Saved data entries
- - -

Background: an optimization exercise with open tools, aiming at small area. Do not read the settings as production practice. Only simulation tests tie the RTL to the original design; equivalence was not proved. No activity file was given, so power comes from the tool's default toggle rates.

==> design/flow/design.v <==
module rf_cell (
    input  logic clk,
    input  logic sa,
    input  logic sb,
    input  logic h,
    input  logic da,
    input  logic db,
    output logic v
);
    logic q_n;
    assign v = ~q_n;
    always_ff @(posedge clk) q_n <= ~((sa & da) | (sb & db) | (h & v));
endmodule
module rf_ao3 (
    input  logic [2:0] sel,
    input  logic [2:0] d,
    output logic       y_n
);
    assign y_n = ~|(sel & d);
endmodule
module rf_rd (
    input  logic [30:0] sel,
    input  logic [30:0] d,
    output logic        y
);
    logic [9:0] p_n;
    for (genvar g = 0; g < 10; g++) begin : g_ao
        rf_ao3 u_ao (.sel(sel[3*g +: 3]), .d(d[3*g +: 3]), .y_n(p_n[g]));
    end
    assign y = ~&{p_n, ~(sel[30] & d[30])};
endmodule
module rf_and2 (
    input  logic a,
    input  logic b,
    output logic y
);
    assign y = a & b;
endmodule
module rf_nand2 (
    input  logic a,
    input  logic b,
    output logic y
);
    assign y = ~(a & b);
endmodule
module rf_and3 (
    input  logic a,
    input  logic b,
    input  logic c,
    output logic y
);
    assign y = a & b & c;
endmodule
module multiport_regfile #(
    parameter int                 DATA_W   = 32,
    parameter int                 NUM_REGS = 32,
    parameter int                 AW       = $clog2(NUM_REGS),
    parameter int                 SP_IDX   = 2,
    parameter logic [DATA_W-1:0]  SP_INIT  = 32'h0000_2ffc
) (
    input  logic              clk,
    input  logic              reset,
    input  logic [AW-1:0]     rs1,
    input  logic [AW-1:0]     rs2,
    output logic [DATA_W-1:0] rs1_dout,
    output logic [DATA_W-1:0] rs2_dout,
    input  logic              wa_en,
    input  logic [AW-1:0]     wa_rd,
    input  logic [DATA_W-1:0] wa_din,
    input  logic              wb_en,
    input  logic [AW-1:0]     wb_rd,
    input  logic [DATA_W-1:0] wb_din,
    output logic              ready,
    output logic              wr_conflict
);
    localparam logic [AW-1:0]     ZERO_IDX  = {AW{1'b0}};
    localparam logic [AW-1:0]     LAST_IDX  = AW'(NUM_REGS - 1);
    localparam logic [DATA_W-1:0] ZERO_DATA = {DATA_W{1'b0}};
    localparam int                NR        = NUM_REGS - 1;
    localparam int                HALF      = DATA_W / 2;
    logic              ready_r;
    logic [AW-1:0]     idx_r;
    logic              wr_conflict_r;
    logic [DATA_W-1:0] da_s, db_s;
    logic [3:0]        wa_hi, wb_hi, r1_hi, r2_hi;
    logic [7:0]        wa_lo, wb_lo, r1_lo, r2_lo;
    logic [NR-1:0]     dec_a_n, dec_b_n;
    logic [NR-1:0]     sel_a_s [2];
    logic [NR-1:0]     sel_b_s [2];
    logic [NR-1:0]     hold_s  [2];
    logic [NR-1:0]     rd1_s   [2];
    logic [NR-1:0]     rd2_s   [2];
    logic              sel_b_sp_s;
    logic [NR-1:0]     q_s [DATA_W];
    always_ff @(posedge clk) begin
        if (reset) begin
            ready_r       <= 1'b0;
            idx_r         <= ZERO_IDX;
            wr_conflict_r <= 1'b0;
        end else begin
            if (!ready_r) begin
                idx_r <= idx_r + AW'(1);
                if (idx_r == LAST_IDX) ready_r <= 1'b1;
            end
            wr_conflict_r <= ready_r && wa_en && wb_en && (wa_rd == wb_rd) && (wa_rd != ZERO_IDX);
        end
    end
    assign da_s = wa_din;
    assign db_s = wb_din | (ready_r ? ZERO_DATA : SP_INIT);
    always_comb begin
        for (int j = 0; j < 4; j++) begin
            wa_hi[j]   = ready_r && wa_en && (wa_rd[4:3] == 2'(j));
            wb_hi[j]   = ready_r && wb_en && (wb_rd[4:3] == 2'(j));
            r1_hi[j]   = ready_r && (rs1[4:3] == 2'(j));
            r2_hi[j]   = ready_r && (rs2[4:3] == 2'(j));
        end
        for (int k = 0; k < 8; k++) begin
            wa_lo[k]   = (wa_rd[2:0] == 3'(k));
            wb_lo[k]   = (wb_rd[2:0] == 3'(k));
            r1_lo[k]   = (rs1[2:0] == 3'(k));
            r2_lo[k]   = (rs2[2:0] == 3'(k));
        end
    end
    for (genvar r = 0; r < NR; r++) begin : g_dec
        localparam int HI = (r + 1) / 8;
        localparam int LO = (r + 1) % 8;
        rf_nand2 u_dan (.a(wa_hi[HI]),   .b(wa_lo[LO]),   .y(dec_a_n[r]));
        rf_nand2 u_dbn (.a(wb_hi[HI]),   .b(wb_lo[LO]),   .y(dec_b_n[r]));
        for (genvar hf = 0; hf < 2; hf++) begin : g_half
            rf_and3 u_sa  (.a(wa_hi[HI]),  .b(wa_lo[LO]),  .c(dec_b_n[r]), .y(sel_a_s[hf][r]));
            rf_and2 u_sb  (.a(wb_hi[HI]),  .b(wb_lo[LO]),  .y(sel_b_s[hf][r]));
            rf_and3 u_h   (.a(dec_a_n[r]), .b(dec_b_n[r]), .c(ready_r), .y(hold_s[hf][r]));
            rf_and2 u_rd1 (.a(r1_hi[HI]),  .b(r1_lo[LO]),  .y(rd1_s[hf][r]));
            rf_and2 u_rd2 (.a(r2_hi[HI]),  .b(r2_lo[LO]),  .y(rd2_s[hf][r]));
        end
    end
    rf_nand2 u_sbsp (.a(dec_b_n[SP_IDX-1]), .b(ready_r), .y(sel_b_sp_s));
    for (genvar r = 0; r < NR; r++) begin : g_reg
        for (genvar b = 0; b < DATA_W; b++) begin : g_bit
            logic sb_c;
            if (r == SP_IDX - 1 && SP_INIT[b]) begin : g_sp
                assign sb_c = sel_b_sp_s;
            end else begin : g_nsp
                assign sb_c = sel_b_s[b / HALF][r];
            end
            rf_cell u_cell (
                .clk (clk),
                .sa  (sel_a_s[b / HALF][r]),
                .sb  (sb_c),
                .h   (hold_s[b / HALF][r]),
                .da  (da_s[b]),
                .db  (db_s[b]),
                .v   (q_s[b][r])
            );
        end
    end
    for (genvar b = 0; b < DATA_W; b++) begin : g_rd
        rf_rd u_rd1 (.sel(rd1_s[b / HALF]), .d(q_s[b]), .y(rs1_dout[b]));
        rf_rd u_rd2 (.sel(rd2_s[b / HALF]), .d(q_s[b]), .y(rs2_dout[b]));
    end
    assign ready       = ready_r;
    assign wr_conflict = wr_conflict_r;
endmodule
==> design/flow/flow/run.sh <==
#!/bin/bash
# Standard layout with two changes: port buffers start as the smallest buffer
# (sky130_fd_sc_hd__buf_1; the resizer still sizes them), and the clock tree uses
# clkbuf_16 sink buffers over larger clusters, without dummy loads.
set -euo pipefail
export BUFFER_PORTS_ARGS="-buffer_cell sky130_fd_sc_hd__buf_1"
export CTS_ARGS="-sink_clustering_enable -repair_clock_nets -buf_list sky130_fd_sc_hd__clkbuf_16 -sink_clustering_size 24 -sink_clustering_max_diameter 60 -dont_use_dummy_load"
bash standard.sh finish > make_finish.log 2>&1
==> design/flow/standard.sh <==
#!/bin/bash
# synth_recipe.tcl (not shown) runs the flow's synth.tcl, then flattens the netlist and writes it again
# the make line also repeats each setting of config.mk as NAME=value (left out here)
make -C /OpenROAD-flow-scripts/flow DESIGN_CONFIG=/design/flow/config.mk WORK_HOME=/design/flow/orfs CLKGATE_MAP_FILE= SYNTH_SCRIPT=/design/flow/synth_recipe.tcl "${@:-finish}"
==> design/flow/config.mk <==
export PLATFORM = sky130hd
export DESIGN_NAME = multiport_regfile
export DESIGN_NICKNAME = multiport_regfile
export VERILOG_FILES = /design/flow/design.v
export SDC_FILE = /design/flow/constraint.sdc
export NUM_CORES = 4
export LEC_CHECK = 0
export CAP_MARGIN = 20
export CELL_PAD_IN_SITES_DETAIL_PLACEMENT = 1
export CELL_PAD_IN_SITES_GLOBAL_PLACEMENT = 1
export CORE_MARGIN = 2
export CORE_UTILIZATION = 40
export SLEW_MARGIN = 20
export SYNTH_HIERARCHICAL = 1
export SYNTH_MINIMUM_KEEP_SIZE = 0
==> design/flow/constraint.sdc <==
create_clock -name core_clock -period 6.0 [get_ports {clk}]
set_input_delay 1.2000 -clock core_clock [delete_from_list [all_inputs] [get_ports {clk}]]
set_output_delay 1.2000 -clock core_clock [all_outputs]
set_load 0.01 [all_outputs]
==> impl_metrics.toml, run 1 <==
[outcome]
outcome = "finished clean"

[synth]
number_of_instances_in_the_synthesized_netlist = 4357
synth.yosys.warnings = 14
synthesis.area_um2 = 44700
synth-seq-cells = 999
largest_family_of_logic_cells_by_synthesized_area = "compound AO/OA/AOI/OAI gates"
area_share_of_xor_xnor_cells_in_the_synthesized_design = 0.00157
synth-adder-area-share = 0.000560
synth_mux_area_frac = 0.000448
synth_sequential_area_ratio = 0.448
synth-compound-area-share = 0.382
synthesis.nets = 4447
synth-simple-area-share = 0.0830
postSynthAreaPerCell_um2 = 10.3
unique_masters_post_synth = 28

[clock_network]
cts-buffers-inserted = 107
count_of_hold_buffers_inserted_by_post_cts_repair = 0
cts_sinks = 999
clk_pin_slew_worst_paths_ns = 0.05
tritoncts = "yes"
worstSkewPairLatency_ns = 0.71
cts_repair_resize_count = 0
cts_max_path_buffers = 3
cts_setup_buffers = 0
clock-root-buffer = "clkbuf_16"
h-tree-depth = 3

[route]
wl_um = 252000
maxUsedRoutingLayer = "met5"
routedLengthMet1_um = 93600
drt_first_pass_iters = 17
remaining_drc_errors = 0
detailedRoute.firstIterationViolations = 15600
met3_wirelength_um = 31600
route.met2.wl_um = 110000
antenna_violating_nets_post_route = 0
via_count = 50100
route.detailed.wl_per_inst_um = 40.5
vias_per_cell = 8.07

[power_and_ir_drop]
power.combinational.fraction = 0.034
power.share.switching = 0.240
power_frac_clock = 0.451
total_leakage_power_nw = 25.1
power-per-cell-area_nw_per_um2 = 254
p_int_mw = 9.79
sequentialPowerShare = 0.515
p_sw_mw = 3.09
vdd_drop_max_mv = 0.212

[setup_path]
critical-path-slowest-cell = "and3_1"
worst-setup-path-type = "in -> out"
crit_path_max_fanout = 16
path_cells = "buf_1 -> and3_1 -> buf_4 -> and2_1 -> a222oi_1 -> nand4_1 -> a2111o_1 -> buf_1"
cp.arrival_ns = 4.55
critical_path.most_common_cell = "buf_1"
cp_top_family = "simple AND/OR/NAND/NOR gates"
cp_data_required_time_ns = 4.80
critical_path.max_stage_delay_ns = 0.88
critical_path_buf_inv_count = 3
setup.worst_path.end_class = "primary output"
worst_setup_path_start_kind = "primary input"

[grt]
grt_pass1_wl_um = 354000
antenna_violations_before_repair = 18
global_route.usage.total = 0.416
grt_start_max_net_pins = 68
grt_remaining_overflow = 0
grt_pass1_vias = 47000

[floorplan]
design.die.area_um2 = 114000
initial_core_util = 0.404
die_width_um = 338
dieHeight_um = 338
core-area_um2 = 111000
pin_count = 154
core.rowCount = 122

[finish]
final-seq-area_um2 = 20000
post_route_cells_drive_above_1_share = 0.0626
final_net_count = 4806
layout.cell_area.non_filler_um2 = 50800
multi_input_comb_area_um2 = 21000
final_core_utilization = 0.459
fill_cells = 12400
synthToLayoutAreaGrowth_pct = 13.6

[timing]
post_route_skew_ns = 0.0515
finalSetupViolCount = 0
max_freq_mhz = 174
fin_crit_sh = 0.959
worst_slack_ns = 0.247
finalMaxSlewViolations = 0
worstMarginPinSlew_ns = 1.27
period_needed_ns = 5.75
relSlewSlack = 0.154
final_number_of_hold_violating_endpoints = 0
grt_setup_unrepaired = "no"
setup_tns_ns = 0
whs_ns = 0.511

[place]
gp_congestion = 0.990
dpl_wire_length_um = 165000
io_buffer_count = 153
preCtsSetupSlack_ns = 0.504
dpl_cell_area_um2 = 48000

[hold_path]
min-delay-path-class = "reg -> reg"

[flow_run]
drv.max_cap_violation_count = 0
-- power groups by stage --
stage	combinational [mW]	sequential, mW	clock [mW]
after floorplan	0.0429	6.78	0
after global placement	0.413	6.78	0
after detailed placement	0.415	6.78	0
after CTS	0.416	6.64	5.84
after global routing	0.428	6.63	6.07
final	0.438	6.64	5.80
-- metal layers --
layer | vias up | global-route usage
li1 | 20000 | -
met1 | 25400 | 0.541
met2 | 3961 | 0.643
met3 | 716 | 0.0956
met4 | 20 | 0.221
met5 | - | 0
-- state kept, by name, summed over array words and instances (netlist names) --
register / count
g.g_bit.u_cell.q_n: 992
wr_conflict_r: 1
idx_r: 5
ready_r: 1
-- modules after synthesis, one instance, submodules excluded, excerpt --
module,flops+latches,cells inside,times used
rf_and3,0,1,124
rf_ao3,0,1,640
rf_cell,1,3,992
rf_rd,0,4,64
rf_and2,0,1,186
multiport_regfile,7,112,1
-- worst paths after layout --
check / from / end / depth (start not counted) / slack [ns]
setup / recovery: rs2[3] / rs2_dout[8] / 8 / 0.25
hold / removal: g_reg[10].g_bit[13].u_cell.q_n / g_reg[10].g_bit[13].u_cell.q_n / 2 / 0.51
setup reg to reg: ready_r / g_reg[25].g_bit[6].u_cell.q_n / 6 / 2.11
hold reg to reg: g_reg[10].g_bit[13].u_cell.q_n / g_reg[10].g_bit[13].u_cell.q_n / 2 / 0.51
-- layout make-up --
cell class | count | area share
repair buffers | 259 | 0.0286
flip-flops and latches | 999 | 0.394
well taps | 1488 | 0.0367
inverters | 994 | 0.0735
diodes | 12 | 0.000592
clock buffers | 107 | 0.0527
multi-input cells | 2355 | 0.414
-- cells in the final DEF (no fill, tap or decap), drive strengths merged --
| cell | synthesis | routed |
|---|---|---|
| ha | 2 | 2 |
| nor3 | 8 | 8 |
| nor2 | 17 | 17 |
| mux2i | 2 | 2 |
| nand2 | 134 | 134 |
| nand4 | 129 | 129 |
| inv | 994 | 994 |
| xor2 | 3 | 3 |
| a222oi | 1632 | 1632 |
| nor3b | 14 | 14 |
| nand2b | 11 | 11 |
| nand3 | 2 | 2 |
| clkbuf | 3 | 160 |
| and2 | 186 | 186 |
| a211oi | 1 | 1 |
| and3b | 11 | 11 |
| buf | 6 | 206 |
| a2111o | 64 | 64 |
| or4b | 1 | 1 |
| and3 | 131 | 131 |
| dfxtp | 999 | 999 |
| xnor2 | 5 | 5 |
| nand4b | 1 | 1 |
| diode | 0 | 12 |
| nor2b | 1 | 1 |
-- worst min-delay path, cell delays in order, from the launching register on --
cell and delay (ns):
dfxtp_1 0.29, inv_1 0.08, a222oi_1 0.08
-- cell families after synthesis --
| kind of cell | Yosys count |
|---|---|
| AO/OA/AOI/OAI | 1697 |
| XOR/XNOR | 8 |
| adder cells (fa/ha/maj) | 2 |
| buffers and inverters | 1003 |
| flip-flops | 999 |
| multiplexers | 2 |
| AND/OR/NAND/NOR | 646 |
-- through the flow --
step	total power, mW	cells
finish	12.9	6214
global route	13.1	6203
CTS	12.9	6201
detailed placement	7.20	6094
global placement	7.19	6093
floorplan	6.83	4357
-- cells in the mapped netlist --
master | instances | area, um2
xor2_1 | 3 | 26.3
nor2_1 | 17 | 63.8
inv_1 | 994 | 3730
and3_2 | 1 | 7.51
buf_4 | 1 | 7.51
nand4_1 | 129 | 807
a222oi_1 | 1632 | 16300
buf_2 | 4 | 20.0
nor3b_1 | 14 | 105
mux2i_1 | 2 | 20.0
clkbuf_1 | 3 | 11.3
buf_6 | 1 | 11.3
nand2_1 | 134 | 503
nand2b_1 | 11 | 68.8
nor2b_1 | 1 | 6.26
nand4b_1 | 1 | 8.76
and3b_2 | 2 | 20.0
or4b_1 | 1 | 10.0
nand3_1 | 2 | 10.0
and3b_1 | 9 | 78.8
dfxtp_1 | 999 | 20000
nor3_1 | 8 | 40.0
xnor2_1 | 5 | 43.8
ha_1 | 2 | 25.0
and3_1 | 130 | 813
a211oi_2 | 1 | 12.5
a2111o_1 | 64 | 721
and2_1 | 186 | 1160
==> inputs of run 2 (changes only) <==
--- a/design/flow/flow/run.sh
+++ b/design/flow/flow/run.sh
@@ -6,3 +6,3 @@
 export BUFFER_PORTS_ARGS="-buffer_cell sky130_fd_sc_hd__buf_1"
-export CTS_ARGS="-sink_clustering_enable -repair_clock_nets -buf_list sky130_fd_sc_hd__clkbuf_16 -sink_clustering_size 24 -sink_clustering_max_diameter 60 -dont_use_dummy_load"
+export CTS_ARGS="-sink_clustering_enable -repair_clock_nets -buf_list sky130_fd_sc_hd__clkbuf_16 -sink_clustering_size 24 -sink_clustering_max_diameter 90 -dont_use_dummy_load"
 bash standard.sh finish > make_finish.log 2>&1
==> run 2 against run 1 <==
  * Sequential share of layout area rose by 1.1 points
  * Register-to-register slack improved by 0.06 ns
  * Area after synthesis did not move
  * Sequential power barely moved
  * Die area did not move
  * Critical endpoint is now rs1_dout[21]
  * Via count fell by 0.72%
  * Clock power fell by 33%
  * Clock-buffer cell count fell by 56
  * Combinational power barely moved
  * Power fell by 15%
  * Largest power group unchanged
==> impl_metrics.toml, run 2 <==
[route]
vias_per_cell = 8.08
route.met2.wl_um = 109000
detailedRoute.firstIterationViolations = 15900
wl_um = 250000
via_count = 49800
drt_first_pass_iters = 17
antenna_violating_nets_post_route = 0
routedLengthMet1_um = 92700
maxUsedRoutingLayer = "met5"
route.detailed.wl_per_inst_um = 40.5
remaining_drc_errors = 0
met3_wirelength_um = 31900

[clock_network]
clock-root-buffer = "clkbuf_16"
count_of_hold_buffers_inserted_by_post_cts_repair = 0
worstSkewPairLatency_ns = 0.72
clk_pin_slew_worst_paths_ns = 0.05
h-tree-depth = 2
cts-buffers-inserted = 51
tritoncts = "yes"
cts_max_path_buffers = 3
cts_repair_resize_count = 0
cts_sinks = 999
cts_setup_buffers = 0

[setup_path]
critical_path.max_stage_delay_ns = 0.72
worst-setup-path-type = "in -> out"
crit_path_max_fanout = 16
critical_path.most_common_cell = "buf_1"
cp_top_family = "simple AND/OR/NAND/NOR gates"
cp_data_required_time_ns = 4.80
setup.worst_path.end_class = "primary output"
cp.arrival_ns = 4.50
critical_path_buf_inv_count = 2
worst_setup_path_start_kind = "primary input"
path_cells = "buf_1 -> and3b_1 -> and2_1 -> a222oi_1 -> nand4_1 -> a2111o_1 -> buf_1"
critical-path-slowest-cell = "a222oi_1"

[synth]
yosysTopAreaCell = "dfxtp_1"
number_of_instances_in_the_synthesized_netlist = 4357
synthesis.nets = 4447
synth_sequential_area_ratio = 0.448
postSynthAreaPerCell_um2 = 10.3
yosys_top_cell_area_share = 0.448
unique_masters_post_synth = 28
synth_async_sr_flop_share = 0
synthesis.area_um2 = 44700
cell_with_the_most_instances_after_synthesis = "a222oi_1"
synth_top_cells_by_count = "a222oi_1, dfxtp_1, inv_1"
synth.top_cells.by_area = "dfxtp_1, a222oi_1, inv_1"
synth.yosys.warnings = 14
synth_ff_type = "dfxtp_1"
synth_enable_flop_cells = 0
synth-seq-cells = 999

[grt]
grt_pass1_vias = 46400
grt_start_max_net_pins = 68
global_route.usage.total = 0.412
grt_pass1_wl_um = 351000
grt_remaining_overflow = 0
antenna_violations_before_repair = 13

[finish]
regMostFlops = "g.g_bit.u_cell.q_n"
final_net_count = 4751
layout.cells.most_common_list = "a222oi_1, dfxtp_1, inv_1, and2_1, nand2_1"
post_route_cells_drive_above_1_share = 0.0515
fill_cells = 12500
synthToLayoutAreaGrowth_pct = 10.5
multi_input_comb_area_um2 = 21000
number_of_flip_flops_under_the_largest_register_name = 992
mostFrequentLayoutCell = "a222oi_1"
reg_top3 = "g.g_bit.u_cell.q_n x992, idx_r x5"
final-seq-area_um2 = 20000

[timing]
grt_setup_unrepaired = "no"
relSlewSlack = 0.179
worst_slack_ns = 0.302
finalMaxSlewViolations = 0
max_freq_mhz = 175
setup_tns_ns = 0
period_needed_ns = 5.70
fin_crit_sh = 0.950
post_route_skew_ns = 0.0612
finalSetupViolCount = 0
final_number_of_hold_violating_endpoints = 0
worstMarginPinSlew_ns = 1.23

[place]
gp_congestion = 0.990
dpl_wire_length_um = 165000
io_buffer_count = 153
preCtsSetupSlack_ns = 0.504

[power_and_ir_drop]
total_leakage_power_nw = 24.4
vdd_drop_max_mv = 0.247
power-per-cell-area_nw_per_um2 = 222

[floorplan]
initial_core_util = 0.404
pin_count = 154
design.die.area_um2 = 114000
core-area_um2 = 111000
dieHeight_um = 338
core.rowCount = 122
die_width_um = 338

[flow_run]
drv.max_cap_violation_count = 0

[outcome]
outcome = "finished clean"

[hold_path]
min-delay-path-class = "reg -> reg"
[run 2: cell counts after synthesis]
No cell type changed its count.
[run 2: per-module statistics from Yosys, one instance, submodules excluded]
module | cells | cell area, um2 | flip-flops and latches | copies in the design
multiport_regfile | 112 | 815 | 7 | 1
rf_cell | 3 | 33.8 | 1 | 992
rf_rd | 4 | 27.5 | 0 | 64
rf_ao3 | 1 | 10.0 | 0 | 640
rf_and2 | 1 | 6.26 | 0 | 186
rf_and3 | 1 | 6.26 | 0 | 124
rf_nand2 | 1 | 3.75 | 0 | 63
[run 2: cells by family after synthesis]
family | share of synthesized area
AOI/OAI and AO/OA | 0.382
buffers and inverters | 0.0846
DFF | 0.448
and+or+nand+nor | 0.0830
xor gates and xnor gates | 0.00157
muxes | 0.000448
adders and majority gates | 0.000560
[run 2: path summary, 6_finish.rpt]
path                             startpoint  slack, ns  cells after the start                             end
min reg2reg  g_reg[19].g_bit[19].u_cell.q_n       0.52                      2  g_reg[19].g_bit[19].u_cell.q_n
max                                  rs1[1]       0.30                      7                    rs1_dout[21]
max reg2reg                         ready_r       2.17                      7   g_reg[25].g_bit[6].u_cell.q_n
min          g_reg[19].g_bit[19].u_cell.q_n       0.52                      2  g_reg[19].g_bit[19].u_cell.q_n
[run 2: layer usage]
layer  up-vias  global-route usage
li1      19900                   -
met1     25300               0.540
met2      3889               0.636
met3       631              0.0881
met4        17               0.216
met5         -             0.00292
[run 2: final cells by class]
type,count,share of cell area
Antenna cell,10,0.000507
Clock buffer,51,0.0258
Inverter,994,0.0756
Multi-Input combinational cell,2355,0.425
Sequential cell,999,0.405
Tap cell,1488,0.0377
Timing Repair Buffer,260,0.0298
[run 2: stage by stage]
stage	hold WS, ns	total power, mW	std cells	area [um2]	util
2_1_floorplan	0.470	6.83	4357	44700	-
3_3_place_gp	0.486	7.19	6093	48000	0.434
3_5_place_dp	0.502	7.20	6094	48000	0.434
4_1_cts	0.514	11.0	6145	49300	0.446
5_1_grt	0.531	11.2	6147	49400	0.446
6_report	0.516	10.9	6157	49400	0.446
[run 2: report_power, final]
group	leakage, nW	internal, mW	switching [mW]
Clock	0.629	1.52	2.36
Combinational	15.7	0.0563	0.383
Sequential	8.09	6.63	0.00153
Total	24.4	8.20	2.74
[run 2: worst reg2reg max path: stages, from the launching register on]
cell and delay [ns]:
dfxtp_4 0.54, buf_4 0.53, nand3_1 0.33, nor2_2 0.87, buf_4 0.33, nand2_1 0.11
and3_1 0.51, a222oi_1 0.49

- - -

Assignment -> The lines needed run from the first line of the data through the line containing "assign v = ~q_n;"; give them again exactly and nothing else.

Answer to the exercise ->
Background: an optimization exercise with open tools, aiming at small area. Do not read the settings as production practice. Only simulation tests tie the RTL to the original design; equivalence was not proved. No activity file was given, so power comes from the tool's default toggle rates.

==> design/flow/design.v <==
module rf_cell (
    input  logic clk,
    input  logic sa,
    input  logic sb,
    input  logic h,
    input  logic da,
    input  logic db,
    output logic v
);
    logic q_n;
    assign v = ~q_n;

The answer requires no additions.